### Problem details
Your answer should be the exact lines of the data below from the one containing "well taps: 1368 / 0.0370" through the one containing "part,leakage [nW],total [mW],internal"; please include nothing else.

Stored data
Content starts
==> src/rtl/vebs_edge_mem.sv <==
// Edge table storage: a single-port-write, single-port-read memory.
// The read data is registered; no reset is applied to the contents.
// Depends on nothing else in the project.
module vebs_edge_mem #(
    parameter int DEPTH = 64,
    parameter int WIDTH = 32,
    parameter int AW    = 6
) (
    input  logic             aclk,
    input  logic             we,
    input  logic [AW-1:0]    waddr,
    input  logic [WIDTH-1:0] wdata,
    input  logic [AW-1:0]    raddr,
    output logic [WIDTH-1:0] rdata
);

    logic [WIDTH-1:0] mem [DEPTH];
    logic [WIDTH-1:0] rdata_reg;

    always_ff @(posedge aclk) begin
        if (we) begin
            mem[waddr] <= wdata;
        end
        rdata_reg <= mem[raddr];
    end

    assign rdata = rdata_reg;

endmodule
Content ends
Content starts
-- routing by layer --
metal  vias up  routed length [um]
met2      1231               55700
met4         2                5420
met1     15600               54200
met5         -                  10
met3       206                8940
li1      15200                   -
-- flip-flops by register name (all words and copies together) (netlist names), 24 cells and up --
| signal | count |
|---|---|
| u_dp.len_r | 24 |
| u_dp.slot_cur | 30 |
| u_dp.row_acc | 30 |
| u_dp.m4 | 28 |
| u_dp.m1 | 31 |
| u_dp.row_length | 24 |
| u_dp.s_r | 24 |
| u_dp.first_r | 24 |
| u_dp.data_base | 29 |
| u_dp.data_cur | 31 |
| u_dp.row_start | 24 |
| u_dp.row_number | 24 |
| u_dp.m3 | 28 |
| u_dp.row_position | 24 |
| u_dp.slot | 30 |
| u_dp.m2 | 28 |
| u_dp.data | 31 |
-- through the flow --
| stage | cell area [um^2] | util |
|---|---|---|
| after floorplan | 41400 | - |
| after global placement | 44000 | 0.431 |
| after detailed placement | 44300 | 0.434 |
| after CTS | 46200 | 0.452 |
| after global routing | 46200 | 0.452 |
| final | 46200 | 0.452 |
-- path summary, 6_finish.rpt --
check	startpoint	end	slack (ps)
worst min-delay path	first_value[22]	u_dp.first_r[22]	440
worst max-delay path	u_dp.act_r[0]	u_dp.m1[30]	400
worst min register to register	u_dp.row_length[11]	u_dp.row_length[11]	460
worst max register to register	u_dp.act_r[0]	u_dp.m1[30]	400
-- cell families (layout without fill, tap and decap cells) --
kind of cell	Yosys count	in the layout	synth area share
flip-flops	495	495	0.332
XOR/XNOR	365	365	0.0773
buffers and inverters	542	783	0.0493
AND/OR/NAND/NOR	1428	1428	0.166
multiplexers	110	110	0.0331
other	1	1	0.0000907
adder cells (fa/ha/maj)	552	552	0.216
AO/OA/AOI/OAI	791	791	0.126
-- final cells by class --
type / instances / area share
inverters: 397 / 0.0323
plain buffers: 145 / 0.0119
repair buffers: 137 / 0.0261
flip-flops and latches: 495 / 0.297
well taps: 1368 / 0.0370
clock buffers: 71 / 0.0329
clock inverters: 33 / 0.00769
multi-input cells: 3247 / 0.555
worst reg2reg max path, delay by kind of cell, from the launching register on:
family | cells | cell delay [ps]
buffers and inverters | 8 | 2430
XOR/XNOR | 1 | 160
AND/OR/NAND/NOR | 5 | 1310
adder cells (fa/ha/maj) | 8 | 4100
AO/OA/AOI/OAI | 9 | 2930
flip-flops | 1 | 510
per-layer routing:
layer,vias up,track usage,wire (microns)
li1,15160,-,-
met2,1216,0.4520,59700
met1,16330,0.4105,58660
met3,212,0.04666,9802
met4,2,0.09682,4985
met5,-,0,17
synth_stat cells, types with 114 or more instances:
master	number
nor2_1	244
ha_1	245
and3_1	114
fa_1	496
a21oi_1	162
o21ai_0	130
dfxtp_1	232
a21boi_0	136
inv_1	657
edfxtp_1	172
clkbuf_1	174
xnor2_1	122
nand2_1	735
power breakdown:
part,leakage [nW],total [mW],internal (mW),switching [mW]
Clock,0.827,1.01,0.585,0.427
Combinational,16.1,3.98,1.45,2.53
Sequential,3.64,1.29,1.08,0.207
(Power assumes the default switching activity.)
Content ends
Content starts
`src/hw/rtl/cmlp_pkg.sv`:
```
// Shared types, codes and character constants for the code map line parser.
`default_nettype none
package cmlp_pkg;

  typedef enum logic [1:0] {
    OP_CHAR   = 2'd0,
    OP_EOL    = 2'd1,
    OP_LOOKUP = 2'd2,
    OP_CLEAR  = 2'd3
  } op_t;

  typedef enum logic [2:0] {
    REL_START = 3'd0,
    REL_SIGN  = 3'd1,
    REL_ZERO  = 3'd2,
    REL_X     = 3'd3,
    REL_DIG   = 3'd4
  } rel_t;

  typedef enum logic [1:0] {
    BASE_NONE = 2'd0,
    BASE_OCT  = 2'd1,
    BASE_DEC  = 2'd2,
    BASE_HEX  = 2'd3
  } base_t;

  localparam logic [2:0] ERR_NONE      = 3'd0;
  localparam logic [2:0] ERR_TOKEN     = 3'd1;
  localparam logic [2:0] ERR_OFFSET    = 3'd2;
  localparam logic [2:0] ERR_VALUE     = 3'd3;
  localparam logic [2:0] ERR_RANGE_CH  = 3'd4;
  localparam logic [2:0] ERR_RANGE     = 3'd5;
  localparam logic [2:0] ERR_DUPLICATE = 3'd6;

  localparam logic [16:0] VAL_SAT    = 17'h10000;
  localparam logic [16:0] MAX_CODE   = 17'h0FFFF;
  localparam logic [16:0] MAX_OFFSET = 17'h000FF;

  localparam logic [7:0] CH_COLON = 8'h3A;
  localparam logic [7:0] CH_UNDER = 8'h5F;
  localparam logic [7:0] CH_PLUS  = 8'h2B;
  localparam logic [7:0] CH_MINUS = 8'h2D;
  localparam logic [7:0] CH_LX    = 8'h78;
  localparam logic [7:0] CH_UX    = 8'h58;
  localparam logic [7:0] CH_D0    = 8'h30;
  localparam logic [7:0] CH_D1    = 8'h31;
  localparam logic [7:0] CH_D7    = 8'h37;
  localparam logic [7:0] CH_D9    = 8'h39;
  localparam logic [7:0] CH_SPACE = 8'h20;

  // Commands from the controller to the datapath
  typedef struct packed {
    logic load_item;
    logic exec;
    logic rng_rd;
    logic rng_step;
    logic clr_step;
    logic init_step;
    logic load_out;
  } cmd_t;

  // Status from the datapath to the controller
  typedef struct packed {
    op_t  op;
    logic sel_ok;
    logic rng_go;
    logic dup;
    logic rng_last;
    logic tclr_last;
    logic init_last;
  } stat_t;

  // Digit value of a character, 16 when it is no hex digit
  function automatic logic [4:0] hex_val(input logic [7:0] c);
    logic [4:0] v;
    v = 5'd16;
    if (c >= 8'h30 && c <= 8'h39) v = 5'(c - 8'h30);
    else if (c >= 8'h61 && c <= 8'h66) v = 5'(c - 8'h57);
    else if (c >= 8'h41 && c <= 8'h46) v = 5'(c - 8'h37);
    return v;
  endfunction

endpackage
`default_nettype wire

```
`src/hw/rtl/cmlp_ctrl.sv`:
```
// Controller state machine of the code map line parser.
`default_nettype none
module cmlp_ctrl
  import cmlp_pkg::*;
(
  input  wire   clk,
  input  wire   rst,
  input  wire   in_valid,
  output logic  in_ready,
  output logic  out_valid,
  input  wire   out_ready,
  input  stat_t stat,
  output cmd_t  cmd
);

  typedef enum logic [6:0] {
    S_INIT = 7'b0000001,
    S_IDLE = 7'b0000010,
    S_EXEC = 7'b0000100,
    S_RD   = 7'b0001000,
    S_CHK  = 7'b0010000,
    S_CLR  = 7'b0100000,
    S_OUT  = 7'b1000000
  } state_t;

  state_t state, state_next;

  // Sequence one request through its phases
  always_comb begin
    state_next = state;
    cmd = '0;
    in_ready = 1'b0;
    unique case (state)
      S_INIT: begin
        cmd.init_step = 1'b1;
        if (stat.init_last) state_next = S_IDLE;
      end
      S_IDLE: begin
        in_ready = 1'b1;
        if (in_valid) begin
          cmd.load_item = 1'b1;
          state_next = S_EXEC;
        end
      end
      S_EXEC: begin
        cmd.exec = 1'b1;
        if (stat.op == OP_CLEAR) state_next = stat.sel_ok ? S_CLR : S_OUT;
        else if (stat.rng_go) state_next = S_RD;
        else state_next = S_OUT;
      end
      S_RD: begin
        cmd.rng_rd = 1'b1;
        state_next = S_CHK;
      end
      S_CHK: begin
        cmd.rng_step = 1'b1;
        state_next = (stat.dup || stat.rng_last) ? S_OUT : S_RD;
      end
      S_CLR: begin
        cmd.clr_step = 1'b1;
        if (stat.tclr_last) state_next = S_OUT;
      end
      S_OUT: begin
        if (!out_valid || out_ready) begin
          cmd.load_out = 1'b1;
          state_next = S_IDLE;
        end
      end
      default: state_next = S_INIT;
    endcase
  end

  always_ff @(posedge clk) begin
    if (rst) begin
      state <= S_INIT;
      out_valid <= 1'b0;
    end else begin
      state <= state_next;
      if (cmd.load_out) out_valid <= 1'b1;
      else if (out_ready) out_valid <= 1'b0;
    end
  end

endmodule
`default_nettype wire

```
Content ends
### Answer to the exercise
well taps: 1368 / 0.0370
clock buffers: 71 / 0.0329
clock inverters: 33 / 0.00769
multi-input cells: 3247 / 0.555
worst reg2reg max path, delay by kind of cell, from the launching register on:
family | cells | cell delay [ps]
buffers and inverters | 8 | 2430
XOR/XNOR | 1 | 160
AND/OR/NAND/NOR | 5 | 1310
adder cells (fa/ha/maj) | 8 | 4100
AO/OA/AOI/OAI | 9 | 2930
flip-flops | 1 | 510
per-layer routing:
layer,vias up,track usage,wire (microns)
li1,15160,-,-
met2,1216,0.4520,59700
met1,16330,0.4105,58660
met3,212,0.04666,9802
met4,2,0.09682,4985
met5,-,0,17
synth_stat cells, types with 114 or more instances:
master	number
nor2_1	244
ha_1	245
and3_1	114
fa_1	496
a21oi_1	162
o21ai_0	130
dfxtp_1	232
a21boi_0	136
inv_1	657
edfxtp_1	172
clkbuf_1	174
xnor2_1	122
nand2_1	735
power breakdown:
part,leakage [nW],total [mW],internal (mW),switching [mW]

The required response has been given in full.